### Records provided
########
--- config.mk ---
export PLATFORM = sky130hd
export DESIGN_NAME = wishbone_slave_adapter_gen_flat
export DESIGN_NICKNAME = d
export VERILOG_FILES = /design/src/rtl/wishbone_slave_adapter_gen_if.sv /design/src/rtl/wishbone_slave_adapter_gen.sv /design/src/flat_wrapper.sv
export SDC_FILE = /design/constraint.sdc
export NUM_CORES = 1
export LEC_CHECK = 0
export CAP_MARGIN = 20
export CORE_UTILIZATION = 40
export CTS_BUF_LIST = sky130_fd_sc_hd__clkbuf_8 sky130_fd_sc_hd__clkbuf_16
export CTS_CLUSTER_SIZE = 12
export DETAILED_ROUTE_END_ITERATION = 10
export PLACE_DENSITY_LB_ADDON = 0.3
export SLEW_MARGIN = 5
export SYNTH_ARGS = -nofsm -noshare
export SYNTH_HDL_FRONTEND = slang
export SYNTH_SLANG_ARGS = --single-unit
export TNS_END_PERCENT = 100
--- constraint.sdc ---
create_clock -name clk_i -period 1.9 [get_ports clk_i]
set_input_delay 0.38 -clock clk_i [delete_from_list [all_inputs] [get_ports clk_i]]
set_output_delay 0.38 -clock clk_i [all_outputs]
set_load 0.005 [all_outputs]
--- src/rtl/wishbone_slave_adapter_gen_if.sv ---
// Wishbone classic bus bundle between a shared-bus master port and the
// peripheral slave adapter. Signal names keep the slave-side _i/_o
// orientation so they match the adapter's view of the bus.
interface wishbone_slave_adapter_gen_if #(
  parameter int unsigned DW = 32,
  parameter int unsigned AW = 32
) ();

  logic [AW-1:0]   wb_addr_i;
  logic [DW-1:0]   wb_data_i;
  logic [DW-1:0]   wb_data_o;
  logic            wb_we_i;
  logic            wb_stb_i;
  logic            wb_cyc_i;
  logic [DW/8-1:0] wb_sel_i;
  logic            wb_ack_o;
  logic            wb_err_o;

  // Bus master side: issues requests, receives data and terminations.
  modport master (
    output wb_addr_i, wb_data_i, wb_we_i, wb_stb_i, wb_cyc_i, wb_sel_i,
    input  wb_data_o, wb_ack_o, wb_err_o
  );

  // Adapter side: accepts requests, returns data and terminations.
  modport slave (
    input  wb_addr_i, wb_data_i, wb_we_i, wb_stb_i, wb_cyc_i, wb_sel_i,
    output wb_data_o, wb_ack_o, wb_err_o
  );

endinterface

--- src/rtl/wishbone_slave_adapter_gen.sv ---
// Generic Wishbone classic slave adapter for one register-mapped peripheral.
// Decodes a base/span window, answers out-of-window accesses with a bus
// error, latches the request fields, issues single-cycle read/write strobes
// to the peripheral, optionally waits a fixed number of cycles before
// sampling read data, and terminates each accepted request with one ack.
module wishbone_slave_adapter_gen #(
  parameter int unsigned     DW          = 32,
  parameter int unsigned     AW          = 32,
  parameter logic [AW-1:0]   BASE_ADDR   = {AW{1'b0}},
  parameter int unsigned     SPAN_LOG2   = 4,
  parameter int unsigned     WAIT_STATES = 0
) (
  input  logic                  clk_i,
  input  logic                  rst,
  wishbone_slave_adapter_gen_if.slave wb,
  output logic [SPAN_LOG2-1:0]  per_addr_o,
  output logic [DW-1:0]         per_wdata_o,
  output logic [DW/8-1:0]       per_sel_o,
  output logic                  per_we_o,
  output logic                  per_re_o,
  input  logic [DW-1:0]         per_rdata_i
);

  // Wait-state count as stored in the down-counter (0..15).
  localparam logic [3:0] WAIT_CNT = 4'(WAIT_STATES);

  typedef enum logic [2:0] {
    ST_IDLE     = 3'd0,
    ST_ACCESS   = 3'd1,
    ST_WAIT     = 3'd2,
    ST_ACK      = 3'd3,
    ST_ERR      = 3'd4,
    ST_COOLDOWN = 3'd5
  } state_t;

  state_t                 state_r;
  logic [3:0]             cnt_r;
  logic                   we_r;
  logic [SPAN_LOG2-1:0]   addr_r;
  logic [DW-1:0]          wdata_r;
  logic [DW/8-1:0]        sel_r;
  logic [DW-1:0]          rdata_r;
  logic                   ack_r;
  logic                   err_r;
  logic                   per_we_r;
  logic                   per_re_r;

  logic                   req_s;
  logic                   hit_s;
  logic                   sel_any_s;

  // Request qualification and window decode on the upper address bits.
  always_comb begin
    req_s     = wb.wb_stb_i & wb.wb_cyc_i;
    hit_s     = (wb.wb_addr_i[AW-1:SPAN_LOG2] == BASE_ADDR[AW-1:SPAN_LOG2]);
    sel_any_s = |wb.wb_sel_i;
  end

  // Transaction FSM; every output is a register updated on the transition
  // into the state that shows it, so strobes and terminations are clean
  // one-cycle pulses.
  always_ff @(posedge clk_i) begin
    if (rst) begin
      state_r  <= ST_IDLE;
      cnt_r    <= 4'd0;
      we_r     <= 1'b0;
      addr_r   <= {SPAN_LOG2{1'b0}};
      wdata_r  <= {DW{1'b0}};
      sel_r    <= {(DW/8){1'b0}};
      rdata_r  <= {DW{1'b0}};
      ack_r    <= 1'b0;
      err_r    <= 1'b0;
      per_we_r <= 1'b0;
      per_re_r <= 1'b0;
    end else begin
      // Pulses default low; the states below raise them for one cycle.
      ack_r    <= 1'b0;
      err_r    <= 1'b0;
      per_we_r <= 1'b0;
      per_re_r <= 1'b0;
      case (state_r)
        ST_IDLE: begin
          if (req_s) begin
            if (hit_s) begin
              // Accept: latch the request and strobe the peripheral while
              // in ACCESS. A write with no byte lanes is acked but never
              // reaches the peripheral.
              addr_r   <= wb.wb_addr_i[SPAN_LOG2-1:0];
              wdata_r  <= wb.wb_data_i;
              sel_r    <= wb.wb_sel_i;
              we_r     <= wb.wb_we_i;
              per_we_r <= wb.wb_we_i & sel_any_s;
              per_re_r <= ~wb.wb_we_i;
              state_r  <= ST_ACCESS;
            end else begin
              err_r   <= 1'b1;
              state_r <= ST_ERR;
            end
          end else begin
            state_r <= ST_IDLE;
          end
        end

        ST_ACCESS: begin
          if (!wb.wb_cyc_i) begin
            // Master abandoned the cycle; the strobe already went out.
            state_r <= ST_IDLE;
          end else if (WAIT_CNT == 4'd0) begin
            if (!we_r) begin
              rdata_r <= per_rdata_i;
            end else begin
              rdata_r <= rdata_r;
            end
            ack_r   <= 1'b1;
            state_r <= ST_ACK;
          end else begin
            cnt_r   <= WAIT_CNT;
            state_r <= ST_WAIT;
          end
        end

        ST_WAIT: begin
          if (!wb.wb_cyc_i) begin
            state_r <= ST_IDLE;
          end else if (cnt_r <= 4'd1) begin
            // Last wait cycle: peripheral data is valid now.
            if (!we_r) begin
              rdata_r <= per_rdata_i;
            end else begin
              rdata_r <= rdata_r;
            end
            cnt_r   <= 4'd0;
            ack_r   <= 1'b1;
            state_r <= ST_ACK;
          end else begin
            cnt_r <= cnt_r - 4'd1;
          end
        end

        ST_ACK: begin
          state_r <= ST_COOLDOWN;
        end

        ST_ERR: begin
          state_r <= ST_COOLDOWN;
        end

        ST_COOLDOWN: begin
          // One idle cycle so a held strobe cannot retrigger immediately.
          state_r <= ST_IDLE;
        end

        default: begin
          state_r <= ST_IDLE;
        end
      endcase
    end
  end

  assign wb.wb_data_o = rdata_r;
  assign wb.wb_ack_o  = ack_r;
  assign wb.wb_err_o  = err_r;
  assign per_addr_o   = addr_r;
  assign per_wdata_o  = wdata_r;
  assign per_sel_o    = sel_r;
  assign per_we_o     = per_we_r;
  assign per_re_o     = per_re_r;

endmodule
########
### Activity
The first line of the data, the line with "export SLEW_MARGIN = 5", and all lines in between are to be copied exactly. Leave out everything else.

### Answer to this exercise
--- config.mk ---
export PLATFORM = sky130hd
export DESIGN_NAME = wishbone_slave_adapter_gen_flat
export DESIGN_NICKNAME = d
export VERILOG_FILES = /design/src/rtl/wishbone_slave_adapter_gen_if.sv /design/src/rtl/wishbone_slave_adapter_gen.sv /design/src/flat_wrapper.sv
export SDC_FILE = /design/constraint.sdc
export NUM_CORES = 1
export LEC_CHECK = 0
export CAP_MARGIN = 20
export CORE_UTILIZATION = 40
export CTS_BUF_LIST = sky130_fd_sc_hd__clkbuf_8 sky130_fd_sc_hd__clkbuf_16
export CTS_CLUSTER_SIZE = 12
export DETAILED_ROUTE_END_ITERATION = 10
export PLACE_DENSITY_LB_ADDON = 0.3
export SLEW_MARGIN = 5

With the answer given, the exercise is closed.